◆ **Record extracts**
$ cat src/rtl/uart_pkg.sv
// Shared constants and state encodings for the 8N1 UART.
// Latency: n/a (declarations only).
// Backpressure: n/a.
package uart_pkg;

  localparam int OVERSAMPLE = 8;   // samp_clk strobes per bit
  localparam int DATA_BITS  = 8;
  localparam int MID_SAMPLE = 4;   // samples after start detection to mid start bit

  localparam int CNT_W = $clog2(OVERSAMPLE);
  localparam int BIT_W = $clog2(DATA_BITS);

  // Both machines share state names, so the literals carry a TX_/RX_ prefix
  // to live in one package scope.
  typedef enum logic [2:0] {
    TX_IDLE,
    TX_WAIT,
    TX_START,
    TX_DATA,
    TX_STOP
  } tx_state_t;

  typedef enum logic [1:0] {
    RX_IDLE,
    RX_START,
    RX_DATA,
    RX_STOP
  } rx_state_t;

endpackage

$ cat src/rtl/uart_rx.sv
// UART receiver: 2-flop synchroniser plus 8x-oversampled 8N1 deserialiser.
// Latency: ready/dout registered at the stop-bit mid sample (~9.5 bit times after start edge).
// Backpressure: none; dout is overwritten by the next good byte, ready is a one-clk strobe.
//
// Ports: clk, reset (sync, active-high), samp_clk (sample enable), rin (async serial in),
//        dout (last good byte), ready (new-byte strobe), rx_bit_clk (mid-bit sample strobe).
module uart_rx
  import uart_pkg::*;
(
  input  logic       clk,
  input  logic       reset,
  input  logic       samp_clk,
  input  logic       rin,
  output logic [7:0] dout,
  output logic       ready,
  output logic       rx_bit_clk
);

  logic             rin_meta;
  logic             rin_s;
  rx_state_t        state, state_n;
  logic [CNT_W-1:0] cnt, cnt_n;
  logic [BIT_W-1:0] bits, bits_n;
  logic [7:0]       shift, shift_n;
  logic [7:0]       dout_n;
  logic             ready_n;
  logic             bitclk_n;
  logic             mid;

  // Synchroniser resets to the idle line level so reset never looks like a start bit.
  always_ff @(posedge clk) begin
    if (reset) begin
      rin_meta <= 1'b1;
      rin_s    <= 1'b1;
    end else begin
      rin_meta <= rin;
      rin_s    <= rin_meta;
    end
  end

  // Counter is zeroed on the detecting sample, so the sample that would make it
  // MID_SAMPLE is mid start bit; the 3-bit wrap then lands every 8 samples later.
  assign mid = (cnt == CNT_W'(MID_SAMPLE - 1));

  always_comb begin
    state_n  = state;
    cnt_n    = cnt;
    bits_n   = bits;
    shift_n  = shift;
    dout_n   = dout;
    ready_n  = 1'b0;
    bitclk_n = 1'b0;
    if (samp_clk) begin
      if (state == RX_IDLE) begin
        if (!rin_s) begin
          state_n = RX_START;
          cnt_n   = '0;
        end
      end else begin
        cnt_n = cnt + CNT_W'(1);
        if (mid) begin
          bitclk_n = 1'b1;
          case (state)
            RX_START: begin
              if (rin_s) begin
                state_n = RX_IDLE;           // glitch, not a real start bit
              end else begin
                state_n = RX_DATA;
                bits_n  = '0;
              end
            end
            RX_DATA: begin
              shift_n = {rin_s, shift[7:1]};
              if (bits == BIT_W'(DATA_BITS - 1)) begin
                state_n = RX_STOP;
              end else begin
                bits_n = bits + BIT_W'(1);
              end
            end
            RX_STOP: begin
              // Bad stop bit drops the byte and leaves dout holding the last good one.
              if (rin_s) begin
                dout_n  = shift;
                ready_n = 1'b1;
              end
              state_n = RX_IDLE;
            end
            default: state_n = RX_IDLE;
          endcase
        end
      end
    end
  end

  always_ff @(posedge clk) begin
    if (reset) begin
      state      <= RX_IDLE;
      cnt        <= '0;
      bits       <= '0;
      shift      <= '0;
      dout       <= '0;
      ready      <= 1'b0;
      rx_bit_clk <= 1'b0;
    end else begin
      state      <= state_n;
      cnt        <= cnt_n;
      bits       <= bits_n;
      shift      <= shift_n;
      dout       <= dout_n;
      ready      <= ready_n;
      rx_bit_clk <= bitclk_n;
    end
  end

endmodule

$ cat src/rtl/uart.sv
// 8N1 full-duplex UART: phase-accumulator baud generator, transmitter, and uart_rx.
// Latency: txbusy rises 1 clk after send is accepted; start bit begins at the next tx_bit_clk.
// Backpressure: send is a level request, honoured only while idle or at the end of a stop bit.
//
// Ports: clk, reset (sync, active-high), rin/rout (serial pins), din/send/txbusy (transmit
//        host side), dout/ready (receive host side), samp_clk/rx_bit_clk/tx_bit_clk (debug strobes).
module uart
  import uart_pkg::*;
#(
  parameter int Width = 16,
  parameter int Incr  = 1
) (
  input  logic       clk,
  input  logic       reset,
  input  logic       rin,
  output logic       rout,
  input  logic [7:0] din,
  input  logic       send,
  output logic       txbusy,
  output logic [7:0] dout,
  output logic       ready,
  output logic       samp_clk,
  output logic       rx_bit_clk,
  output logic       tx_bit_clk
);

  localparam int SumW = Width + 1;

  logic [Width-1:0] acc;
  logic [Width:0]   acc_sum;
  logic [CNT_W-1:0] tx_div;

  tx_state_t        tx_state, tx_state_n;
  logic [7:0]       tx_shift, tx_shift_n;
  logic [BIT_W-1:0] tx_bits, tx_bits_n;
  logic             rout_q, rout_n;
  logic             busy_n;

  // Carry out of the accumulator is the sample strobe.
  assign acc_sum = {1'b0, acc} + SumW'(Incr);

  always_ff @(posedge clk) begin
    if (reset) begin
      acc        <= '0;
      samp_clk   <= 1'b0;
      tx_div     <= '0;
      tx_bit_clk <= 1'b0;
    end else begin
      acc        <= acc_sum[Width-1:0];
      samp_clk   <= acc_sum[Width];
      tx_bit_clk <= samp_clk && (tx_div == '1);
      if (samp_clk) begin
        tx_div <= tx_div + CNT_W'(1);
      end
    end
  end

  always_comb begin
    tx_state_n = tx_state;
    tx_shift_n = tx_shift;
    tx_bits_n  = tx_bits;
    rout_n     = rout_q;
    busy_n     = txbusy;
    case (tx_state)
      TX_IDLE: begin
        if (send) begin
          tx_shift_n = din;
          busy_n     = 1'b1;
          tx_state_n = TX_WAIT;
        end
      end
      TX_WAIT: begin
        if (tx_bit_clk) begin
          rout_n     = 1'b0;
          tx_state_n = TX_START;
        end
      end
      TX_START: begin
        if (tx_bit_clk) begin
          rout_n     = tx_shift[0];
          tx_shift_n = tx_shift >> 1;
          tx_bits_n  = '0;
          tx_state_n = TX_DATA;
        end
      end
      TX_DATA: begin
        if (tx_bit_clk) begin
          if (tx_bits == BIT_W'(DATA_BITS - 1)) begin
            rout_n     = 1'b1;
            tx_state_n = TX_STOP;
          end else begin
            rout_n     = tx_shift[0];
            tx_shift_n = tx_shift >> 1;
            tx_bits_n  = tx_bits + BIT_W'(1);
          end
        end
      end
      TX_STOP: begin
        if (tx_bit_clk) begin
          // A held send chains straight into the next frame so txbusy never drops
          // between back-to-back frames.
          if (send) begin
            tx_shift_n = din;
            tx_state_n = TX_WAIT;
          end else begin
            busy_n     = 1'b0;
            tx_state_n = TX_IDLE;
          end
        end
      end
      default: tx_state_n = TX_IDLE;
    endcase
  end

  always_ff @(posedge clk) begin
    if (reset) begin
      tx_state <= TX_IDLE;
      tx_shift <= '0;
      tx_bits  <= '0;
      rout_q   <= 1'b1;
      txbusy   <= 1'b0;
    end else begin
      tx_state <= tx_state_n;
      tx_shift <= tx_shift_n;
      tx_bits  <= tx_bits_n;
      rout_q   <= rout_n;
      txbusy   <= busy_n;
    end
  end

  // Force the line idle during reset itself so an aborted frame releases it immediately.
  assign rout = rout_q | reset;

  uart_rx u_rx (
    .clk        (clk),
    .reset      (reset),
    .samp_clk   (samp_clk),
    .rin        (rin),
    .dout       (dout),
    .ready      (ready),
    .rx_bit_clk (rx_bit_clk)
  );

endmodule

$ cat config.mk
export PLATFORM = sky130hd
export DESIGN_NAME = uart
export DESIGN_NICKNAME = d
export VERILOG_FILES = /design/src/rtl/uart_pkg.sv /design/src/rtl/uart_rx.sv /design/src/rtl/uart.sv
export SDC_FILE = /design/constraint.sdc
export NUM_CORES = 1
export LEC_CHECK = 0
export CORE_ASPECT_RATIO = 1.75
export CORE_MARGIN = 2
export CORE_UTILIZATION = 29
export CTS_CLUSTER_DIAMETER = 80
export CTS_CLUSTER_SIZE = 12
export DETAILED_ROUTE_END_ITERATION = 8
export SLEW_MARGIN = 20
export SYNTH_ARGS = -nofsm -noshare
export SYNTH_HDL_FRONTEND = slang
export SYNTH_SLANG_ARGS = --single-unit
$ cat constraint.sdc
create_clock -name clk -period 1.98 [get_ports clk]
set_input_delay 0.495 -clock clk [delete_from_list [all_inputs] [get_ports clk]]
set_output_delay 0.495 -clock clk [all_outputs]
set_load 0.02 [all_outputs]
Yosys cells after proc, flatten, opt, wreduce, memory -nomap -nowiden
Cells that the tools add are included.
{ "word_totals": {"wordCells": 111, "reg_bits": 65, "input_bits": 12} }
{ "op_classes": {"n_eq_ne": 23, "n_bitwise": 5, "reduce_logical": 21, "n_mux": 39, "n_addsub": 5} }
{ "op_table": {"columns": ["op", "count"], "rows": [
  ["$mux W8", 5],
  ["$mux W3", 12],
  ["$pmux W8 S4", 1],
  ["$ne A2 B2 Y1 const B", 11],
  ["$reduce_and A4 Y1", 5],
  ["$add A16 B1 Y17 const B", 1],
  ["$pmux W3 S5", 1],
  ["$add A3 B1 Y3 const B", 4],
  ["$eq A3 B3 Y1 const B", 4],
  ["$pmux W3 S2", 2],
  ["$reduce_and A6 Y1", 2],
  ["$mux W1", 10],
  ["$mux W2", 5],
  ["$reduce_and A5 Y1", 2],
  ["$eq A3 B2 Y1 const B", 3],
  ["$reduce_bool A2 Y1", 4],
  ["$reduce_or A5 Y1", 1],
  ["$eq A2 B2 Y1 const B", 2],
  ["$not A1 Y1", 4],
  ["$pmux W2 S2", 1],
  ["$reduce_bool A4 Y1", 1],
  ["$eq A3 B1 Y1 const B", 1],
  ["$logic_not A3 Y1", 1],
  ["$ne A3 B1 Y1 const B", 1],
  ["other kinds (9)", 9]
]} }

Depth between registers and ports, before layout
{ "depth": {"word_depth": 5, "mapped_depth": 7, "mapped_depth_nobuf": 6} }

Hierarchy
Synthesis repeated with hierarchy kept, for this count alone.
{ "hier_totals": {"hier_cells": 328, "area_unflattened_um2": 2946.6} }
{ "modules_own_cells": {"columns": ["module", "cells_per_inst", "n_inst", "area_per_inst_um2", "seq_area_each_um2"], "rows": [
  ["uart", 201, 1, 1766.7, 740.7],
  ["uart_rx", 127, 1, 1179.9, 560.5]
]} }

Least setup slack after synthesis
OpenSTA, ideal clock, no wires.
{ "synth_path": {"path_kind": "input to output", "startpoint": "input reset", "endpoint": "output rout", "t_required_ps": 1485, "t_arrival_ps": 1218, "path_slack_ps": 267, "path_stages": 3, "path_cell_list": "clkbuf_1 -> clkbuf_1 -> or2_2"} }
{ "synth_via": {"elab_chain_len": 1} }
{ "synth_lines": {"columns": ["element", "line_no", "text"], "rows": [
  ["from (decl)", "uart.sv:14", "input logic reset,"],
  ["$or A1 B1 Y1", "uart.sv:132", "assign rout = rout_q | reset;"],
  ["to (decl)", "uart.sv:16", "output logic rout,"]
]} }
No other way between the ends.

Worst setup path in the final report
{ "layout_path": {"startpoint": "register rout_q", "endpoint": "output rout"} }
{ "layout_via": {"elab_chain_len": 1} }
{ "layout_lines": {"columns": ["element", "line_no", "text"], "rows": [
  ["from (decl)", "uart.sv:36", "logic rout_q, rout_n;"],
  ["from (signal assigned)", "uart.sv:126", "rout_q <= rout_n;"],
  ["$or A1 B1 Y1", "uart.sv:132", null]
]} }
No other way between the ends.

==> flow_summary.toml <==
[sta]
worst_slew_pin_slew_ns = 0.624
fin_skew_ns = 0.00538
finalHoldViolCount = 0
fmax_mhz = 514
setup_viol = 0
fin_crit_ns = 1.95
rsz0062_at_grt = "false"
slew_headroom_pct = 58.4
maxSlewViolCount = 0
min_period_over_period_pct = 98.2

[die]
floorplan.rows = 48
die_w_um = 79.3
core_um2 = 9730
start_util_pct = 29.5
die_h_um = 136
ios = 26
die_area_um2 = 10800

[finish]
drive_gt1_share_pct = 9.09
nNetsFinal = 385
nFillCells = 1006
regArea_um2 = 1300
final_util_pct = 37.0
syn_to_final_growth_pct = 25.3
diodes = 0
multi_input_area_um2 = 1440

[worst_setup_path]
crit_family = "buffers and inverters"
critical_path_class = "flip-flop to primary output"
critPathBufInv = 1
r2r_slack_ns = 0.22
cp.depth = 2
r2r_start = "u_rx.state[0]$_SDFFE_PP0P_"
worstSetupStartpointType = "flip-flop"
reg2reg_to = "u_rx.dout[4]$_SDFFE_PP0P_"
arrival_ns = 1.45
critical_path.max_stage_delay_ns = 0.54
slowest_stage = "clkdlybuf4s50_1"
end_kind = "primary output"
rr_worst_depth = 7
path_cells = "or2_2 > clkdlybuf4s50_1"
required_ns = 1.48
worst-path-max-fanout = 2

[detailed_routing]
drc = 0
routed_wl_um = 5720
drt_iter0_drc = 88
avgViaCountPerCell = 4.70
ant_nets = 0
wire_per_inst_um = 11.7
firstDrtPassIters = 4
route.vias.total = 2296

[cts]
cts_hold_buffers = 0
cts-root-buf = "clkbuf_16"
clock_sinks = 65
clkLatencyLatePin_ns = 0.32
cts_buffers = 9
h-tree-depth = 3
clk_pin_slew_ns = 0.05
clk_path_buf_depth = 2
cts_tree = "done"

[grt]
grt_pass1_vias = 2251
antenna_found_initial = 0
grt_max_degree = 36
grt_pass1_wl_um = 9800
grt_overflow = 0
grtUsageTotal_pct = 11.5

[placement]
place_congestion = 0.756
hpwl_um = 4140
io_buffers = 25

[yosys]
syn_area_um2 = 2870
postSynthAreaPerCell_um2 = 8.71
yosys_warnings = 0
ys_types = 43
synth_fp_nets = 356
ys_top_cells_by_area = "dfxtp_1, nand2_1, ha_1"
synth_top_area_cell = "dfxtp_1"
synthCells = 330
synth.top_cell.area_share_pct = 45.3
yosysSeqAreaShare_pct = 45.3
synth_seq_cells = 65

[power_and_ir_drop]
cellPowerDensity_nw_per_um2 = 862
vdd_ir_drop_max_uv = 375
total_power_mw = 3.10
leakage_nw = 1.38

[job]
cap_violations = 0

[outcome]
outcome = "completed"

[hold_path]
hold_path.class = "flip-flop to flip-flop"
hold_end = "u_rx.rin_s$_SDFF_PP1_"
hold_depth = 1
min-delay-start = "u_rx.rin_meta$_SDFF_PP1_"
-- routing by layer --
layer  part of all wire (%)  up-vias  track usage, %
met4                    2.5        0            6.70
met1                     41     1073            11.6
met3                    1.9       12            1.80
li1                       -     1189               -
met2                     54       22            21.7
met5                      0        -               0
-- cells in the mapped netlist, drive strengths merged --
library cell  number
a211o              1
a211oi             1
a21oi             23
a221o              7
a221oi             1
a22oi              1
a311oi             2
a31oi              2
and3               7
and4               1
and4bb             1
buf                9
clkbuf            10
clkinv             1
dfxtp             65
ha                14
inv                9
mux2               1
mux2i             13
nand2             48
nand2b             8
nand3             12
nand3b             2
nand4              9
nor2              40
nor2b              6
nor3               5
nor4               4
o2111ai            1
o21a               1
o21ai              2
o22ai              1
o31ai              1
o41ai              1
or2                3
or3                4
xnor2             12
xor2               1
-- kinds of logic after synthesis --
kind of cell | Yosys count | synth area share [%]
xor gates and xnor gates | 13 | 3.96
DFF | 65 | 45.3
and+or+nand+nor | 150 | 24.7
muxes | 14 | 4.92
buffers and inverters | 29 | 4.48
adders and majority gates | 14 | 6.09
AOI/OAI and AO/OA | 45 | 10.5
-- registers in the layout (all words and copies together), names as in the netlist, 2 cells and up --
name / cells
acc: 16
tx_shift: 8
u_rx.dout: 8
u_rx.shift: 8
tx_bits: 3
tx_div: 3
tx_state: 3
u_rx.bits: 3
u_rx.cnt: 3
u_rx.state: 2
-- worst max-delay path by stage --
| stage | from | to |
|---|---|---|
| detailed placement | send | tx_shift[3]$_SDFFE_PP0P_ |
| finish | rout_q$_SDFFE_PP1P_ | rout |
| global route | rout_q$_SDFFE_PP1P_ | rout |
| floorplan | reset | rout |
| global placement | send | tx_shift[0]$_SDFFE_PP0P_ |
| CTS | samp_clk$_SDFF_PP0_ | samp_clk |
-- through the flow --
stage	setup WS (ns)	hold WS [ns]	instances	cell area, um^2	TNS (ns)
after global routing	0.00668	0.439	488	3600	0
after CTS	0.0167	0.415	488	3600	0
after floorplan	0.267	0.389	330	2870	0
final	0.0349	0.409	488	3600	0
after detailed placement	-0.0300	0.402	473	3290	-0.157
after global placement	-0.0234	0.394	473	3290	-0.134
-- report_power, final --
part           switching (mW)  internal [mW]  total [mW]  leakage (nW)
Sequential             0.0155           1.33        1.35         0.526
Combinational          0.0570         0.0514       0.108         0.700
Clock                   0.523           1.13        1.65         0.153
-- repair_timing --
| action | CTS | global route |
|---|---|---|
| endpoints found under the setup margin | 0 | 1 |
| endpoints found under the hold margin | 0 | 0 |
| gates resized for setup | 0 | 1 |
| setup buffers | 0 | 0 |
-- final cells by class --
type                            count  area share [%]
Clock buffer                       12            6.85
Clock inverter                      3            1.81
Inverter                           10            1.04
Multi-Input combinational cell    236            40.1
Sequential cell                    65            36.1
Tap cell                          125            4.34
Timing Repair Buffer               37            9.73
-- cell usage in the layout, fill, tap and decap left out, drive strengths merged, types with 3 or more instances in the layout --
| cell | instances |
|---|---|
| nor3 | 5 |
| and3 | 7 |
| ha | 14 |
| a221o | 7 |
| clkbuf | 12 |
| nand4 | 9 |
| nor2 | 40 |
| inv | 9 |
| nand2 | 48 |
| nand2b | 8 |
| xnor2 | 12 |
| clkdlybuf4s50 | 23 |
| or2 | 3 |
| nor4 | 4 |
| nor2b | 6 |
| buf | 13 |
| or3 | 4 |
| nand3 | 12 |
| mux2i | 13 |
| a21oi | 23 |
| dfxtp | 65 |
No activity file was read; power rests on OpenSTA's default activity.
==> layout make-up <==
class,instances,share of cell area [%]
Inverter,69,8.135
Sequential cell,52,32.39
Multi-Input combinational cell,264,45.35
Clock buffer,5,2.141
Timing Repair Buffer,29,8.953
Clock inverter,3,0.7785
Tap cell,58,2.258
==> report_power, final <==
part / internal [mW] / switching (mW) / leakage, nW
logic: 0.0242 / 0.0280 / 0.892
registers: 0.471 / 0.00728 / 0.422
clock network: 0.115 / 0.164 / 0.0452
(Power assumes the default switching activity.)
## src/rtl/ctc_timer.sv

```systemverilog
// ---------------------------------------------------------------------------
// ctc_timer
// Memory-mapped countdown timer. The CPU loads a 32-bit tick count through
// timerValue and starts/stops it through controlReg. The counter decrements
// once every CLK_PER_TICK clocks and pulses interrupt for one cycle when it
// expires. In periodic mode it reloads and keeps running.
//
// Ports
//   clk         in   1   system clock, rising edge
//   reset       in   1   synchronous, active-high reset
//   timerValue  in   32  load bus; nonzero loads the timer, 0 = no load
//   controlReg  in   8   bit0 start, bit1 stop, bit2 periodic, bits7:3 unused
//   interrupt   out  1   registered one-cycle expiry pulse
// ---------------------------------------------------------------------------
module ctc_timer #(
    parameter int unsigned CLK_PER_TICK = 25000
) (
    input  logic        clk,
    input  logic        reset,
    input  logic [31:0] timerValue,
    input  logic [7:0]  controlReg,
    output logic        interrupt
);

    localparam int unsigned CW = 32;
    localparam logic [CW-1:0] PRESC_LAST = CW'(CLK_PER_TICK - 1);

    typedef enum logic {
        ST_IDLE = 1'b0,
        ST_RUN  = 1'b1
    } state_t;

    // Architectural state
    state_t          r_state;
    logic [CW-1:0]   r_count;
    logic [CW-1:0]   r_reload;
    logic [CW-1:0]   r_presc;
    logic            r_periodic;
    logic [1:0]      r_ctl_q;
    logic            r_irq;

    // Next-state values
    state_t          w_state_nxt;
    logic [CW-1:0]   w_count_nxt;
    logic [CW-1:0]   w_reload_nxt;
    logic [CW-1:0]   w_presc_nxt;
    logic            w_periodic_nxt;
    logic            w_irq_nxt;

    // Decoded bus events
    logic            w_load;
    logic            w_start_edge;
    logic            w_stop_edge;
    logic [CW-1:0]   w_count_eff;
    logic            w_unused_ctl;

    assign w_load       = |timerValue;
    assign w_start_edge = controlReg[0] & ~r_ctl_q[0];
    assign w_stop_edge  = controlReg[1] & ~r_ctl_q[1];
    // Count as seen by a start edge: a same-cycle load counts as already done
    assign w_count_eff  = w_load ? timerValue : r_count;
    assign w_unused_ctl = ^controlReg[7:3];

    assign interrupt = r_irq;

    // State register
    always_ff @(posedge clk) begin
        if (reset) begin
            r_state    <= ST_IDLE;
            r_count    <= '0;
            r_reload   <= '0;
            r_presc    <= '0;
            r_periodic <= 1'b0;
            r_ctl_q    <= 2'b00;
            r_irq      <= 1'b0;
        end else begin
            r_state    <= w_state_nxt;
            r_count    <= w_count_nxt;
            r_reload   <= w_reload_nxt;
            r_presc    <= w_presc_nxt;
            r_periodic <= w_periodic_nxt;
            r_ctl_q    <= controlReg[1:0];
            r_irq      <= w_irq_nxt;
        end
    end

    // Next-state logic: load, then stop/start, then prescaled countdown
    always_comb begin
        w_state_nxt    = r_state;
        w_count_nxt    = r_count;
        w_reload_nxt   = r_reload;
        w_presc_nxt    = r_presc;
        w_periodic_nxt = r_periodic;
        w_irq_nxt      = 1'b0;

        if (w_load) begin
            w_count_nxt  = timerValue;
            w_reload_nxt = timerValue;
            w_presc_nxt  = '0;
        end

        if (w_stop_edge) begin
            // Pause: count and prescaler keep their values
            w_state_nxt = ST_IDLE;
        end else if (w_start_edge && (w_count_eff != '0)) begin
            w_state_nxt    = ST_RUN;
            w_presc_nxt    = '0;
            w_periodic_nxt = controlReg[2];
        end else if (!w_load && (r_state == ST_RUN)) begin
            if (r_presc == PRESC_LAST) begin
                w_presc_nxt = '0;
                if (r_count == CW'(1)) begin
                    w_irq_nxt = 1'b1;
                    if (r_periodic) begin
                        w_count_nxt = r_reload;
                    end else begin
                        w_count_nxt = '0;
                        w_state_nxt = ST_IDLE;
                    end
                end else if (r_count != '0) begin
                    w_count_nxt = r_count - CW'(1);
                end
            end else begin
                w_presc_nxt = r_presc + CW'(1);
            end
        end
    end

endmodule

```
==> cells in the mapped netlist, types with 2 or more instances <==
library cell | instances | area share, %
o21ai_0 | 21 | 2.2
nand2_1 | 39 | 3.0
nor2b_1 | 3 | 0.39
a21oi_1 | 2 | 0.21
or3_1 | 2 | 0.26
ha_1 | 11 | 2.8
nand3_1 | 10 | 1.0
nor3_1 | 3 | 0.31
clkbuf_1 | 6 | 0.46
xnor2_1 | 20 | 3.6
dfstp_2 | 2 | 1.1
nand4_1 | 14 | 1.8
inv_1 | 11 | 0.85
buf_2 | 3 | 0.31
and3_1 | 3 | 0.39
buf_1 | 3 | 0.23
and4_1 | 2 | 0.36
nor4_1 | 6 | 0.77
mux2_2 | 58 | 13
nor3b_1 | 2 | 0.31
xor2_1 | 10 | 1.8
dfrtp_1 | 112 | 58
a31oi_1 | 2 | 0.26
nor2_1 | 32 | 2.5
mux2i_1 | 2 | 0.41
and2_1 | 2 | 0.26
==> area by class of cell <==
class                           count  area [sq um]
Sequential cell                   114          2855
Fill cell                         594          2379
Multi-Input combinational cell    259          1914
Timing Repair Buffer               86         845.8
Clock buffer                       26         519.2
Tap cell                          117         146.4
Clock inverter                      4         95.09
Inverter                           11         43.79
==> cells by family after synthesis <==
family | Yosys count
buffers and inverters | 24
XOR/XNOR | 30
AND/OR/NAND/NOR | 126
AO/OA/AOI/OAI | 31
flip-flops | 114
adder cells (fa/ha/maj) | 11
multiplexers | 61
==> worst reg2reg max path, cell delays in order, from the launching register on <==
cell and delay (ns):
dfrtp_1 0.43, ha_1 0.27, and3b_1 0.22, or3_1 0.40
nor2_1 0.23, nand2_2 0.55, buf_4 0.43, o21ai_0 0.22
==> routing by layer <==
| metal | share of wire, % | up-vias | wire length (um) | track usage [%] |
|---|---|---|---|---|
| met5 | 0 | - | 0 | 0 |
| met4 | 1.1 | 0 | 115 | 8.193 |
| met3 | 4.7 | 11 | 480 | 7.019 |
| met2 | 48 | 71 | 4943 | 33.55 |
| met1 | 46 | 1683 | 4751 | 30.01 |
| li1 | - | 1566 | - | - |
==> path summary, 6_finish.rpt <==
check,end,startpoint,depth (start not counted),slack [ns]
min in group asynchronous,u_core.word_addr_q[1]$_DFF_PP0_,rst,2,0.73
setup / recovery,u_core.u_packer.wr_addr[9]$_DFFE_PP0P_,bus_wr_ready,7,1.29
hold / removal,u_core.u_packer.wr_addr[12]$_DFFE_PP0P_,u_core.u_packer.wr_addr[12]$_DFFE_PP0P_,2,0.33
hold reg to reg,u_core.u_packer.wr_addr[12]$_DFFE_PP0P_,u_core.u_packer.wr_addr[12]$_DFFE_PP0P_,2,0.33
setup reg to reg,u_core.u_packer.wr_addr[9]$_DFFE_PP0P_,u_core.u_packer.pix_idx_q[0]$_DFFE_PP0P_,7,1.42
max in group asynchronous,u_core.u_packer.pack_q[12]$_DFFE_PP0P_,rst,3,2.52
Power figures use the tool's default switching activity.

◆ **Work to be completed**
Start with the line above that contains "clkbuf_1 | 6 | 0.46" and stop after the line that contains "family | Yosys count". Output those lines exactly, and only those.

◆ **Output of the task**
clkbuf_1 | 6 | 0.46
xnor2_1 | 20 | 3.6
dfstp_2 | 2 | 1.1
nand4_1 | 14 | 1.8
inv_1 | 11 | 0.85
buf_2 | 3 | 0.31
and3_1 | 3 | 0.39
buf_1 | 3 | 0.23
and4_1 | 2 | 0.36
nor4_1 | 6 | 0.77
mux2_2 | 58 | 13
nor3b_1 | 2 | 0.31
xor2_1 | 10 | 1.8
dfrtp_1 | 112 | 58
a31oi_1 | 2 | 0.26
nor2_1 | 32 | 2.5
mux2i_1 | 2 | 0.41
and2_1 | 2 | 0.26
==> area by class of cell <==
class                           count  area [sq um]
Sequential cell                   114          2855
Fill cell                         594          2379
Multi-Input combinational cell    259          1914
Timing Repair Buffer               86         845.8
Clock buffer                       26         519.2
Tap cell                          117         146.4
Clock inverter                      4         95.09
Inverter                           11         43.79
==> cells by family after synthesis <==
family | Yosys count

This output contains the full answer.